Task brief: Each line of the listing that contains the word "data" is to be copied.

------

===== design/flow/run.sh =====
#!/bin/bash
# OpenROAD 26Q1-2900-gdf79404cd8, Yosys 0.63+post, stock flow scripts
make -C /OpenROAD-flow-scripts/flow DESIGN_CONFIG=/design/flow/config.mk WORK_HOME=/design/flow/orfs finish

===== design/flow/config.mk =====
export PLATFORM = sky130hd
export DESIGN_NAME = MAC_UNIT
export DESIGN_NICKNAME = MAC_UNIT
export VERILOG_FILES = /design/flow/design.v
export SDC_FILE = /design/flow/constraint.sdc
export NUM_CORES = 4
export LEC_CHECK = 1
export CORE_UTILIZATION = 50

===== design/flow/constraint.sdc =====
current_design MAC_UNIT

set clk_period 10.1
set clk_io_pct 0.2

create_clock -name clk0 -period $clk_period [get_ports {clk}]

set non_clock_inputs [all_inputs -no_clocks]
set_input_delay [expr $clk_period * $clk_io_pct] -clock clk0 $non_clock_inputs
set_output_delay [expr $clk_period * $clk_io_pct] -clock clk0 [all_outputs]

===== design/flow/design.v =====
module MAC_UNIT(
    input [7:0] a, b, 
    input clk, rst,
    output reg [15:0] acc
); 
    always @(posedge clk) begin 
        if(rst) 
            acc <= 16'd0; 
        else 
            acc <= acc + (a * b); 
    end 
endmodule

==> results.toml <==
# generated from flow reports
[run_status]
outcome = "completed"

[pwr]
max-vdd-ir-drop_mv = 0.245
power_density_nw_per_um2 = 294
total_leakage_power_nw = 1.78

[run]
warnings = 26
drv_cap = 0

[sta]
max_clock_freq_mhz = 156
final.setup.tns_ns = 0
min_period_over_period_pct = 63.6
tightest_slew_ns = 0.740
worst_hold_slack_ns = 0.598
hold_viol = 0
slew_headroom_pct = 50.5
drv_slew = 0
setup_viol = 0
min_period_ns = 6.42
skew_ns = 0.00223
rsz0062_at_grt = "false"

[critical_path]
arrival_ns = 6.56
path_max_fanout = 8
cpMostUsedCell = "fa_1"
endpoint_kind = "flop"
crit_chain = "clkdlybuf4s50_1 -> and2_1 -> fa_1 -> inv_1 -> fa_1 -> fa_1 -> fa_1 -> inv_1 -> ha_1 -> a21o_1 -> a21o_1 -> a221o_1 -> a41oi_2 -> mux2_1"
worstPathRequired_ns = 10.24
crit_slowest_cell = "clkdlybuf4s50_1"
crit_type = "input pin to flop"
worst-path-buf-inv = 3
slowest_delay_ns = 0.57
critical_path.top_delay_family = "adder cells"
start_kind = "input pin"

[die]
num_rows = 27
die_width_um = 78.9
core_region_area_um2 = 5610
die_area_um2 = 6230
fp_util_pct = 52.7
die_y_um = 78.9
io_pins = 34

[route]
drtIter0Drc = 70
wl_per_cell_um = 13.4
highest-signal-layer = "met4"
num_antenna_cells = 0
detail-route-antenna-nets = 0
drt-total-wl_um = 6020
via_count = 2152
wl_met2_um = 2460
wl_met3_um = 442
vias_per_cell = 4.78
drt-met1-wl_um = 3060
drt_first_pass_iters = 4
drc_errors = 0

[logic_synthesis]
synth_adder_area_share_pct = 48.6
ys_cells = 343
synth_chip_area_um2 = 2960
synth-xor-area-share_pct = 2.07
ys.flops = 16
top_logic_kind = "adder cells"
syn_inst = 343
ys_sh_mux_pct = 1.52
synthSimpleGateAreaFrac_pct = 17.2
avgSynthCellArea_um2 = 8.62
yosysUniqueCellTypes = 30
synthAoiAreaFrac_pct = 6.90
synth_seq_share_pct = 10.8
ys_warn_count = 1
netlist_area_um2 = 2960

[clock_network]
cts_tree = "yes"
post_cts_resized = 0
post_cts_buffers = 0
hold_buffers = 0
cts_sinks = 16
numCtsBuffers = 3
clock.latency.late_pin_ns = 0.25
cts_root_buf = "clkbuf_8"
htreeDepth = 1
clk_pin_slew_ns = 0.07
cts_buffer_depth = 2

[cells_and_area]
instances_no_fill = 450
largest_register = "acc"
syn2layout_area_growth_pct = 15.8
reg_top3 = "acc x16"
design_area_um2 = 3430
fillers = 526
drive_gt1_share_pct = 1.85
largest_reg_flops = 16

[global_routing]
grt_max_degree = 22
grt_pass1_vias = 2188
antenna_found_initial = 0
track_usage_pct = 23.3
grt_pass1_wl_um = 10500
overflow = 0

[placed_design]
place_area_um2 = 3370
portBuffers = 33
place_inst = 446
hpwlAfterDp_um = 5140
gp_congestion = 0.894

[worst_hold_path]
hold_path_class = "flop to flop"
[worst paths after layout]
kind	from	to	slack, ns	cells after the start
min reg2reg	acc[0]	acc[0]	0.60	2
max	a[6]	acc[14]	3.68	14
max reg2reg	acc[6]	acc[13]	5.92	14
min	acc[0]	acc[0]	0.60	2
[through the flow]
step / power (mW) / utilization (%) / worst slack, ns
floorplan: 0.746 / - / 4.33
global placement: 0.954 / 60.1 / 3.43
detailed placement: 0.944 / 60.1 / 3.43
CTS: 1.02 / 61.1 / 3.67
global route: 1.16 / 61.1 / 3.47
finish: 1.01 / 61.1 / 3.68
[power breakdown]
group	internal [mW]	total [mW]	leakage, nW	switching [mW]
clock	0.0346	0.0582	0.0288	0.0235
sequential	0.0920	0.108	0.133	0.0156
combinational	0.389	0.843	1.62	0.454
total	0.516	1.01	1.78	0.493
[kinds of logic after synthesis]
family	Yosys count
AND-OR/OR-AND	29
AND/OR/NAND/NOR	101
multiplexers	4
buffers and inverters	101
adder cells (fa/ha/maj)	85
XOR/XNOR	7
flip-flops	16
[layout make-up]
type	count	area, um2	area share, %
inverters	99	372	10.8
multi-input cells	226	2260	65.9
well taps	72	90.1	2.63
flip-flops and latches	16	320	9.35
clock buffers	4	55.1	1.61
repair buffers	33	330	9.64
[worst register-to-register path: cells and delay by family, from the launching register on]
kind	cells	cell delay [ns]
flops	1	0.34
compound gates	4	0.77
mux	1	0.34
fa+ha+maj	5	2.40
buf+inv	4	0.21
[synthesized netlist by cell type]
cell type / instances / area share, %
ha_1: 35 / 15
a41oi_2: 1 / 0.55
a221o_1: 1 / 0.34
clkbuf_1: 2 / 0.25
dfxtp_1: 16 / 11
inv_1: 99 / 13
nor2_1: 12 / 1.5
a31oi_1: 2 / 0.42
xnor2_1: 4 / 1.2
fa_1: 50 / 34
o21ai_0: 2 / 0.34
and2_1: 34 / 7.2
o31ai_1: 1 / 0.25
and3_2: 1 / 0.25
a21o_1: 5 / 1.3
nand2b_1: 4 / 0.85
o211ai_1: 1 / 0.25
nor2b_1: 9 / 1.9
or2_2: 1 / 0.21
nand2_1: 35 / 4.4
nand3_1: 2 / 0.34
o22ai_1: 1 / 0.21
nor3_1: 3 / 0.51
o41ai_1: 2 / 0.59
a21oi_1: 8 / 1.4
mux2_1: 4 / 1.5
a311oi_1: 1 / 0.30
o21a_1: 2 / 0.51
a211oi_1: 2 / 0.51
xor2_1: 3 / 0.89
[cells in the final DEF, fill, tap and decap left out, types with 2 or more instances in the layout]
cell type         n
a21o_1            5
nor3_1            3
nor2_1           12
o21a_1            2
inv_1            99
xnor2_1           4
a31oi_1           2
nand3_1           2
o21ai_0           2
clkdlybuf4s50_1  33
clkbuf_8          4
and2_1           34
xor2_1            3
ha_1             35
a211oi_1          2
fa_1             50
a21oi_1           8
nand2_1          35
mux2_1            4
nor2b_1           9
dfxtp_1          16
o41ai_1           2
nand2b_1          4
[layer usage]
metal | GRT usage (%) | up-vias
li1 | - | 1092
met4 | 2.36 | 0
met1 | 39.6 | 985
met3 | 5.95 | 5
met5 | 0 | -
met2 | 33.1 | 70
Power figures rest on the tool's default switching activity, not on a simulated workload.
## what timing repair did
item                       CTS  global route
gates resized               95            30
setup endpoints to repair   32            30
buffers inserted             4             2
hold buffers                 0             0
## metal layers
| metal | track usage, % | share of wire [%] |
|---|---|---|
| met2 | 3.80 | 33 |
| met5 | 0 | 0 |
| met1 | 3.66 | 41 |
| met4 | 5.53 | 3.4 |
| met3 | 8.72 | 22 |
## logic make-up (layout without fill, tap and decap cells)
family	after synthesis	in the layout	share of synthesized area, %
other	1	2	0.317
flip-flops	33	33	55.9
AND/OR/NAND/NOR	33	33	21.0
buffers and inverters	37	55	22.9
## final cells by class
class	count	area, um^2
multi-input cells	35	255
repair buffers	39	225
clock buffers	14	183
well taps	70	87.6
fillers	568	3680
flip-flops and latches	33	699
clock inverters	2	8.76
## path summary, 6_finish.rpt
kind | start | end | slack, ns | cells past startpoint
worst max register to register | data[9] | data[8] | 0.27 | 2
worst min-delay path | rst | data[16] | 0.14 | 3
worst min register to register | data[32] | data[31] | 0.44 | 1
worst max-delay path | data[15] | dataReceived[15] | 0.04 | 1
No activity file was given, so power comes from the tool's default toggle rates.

------

Response to this exercise:
worst max register to register | data[9] | data[8] | 0.27 | 2
worst min-delay path | rst | data[16] | 0.14 | 3
worst min register to register | data[32] | data[31] | 0.44 | 1
worst max-delay path | data[15] | dataReceived[15] | 0.04 | 1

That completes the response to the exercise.